Durante la Commissione guidata da Prodi la nuova moneta entrò in vigore circolando liberamente in 15 paesi. Davanti al parlamento a Strasburgo nel 2001 Prodi sottolineò chiaramente il momento storico: «A ogni tappa del suo sviluppo (l’Ue), è incappata in detrattori che l’hanno definita un’utopia irrealizzabile o addirittura risibile. E invece, alla fine del 2001, vedremo apparire delle monete e dei biglietti sui quali, quando fu concepito questo progetto, furono dette cose che non ho cuore di ripetere. Eppure siamo arrivati dove siamo arrivati, e dobbiamo esserne fieri».

A dieci anni dalla fine di quel mandato che vide molti passi avanti, innovazioni importanti e sfida anticipate, rimangono incompiuti passaggi fondamentali quali la riforma istituzionale senza la quale quel processo di allargamento rischia di diventare problematico rispetto alla positività che aveva.

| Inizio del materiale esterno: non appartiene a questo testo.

--- config.mk ---
export PLATFORM = sky130hd
export DESIGN_NAME = instruction_fetch_unit
export DESIGN_NICKNAME = d
export VERILOG_FILES = /design/src/rtl/instruction_fetch_unit.sv
export SDC_FILE = /design/constraint.sdc
export NUM_CORES = 1
export LEC_CHECK = 0
export BUFFER_PORTS_ARGS = -buffer_cell sky130_fd_sc_hd__buf_2
export CORE_AREA = 4 4 274 276
export CTS_CLUSTER_DIAMETER = 200
export DETAILED_ROUTE_END_ITERATION = 7
export DIE_AREA = 0 0 278 280
export PLACE_DENSITY_LB_ADDON = 0.08
export SLEW_MARGIN = 20
export SYNTH_ARGS = -nofsm -noshare
export SYNTH_HDL_FRONTEND = slang
export SYNTH_SLANG_ARGS = --single-unit
--- constraint.sdc ---
create_clock -name clock -period 8.45 [get_ports clock]
set_input_delay 0.4225 -clock clock [delete_from_list [all_inputs] [get_ports clock]]
set_output_delay 0.4225 -clock clock [all_outputs]
set_load 0.05 [all_outputs]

Le recenti elezioni di inizio giugno in Europa hanno segnato una forte astensione e una ventata di estrema destra e nazionalismo, un clima crescente di sfiducia. Il presidente Prodi nel giorno del voto del parlamento europeo alla sua Commissione usò parole chiare che oggi risuonano quasi profetiche: «Insieme, possiamo e dobbiamo mettere l’Europa al servizio dei cittadini. Dobbiamo recuperare la fiducia dei singoli cittadini nell’Europa e in una visione europea che attribuisce alle loro esigenze importanza prioritaria».